(Dataset entries)
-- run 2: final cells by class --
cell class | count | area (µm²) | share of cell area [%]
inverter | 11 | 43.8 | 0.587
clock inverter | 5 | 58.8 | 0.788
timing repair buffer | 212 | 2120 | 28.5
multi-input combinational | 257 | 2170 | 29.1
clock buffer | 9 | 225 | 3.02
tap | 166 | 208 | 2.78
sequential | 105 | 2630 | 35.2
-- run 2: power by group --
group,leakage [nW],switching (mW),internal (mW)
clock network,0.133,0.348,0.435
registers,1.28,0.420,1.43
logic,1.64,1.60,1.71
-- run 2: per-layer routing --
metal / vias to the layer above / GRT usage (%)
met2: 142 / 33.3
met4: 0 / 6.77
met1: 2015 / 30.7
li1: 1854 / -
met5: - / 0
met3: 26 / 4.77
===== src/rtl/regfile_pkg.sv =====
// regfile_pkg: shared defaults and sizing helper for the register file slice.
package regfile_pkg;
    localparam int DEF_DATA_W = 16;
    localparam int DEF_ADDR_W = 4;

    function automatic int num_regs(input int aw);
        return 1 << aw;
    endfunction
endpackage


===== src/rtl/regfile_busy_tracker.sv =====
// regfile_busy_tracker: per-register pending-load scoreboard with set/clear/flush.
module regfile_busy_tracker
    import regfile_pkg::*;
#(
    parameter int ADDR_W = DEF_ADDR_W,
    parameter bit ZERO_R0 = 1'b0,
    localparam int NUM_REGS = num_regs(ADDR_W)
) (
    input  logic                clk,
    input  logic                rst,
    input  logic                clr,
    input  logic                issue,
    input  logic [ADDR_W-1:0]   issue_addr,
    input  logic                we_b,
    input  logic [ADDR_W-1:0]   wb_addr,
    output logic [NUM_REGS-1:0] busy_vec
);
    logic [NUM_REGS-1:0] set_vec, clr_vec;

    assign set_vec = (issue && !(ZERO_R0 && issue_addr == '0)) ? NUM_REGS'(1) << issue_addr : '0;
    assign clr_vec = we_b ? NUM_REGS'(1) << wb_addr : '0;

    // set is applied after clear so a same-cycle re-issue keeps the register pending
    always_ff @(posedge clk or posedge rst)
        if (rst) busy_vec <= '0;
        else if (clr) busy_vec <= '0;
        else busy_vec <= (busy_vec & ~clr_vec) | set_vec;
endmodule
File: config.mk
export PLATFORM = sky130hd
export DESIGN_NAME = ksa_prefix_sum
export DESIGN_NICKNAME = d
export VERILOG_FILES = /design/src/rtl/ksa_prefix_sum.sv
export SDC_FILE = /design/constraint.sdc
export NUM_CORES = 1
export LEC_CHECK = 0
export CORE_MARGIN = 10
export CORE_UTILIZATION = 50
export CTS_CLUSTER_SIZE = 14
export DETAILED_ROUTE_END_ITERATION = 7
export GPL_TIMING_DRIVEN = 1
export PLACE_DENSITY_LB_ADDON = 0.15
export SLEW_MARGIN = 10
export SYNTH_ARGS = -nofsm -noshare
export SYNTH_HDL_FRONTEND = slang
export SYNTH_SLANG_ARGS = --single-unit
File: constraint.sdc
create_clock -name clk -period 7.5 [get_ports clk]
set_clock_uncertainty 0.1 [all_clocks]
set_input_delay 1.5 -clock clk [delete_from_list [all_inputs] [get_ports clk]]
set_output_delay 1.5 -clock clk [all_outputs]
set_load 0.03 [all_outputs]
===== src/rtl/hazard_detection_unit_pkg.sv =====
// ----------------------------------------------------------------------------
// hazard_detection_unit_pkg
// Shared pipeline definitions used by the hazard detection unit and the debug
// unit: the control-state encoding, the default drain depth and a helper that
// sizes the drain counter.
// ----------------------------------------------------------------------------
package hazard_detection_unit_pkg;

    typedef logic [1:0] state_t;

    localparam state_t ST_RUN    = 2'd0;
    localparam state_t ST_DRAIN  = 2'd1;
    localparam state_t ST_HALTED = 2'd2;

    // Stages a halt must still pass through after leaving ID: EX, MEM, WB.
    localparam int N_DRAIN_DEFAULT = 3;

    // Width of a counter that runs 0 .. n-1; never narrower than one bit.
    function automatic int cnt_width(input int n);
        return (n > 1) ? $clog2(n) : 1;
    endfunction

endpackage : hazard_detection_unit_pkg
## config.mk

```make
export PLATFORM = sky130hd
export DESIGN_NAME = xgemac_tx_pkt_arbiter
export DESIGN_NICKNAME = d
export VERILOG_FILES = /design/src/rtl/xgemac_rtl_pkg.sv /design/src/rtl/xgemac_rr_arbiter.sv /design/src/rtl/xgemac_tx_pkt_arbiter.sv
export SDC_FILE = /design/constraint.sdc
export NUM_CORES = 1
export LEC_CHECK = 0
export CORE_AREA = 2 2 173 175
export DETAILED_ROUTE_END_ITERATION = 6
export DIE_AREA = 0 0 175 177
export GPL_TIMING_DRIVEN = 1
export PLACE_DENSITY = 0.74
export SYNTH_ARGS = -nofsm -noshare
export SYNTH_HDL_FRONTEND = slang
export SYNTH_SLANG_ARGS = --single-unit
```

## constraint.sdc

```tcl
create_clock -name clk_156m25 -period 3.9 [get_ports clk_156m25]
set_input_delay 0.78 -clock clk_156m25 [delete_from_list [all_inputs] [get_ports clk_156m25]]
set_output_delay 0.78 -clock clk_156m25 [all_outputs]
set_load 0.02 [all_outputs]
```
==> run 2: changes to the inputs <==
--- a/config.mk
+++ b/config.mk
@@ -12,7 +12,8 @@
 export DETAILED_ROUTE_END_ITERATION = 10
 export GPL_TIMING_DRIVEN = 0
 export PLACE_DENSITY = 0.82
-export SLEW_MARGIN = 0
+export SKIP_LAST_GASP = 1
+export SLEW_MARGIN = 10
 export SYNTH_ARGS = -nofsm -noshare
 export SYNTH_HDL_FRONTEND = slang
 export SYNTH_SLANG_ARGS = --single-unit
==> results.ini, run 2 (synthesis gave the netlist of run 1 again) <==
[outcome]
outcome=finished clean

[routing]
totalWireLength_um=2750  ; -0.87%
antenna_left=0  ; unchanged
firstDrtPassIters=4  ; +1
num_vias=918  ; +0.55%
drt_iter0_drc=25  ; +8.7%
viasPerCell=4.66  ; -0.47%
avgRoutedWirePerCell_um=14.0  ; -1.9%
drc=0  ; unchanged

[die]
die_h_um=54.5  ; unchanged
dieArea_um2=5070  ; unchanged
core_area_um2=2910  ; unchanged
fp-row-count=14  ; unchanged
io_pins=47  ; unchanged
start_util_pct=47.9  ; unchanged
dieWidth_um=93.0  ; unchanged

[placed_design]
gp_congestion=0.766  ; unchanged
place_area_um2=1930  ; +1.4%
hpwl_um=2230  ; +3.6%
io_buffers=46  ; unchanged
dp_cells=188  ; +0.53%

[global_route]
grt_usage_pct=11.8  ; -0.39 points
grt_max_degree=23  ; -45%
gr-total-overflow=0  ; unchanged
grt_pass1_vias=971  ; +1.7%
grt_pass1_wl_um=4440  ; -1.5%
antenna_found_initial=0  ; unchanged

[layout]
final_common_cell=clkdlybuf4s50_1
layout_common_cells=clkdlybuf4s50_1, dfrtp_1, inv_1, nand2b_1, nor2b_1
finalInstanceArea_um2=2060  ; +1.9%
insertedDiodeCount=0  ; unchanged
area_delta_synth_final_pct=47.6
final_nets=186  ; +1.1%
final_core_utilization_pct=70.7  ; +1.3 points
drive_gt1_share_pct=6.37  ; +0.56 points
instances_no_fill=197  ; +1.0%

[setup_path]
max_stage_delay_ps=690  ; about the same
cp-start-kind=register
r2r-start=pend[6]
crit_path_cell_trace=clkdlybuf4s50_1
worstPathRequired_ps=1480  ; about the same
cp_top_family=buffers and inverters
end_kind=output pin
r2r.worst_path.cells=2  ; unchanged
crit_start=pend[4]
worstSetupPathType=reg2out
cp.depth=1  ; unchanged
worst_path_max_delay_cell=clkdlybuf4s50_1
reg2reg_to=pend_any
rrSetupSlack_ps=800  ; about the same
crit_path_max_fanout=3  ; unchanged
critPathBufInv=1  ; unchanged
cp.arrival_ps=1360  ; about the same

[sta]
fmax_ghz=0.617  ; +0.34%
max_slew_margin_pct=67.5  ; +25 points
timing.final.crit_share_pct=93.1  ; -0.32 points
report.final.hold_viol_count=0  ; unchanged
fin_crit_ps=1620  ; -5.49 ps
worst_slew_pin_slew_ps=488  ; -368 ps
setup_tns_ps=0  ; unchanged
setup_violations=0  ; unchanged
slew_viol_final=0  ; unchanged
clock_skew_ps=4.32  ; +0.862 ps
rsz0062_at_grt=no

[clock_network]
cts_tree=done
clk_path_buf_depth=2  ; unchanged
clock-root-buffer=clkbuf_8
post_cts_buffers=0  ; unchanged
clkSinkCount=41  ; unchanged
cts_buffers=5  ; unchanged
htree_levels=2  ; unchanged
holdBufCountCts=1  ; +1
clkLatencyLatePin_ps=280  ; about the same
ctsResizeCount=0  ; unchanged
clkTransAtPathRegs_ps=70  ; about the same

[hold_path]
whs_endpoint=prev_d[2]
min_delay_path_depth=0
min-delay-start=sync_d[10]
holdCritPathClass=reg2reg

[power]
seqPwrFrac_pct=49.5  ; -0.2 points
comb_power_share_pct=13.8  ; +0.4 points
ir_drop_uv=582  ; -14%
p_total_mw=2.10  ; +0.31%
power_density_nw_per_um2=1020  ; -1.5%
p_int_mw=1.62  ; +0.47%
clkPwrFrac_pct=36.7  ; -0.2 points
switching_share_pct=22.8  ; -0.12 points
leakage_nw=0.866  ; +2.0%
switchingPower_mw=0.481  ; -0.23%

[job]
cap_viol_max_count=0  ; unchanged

Goal of the exercise:
Would you copy every line of the entries that includes the word "points"?

Response below:
grt_usage_pct=11.8  ; -0.39 points
final_core_utilization_pct=70.7  ; +1.3 points
drive_gt1_share_pct=6.37  ; +0.56 points
max_slew_margin_pct=67.5  ; +25 points
timing.final.crit_share_pct=93.1  ; -0.32 points
seqPwrFrac_pct=49.5  ; -0.2 points
comb_power_share_pct=13.8  ; +0.4 points
clkPwrFrac_pct=36.7  ; -0.2 points
switching_share_pct=22.8  ; -0.12 points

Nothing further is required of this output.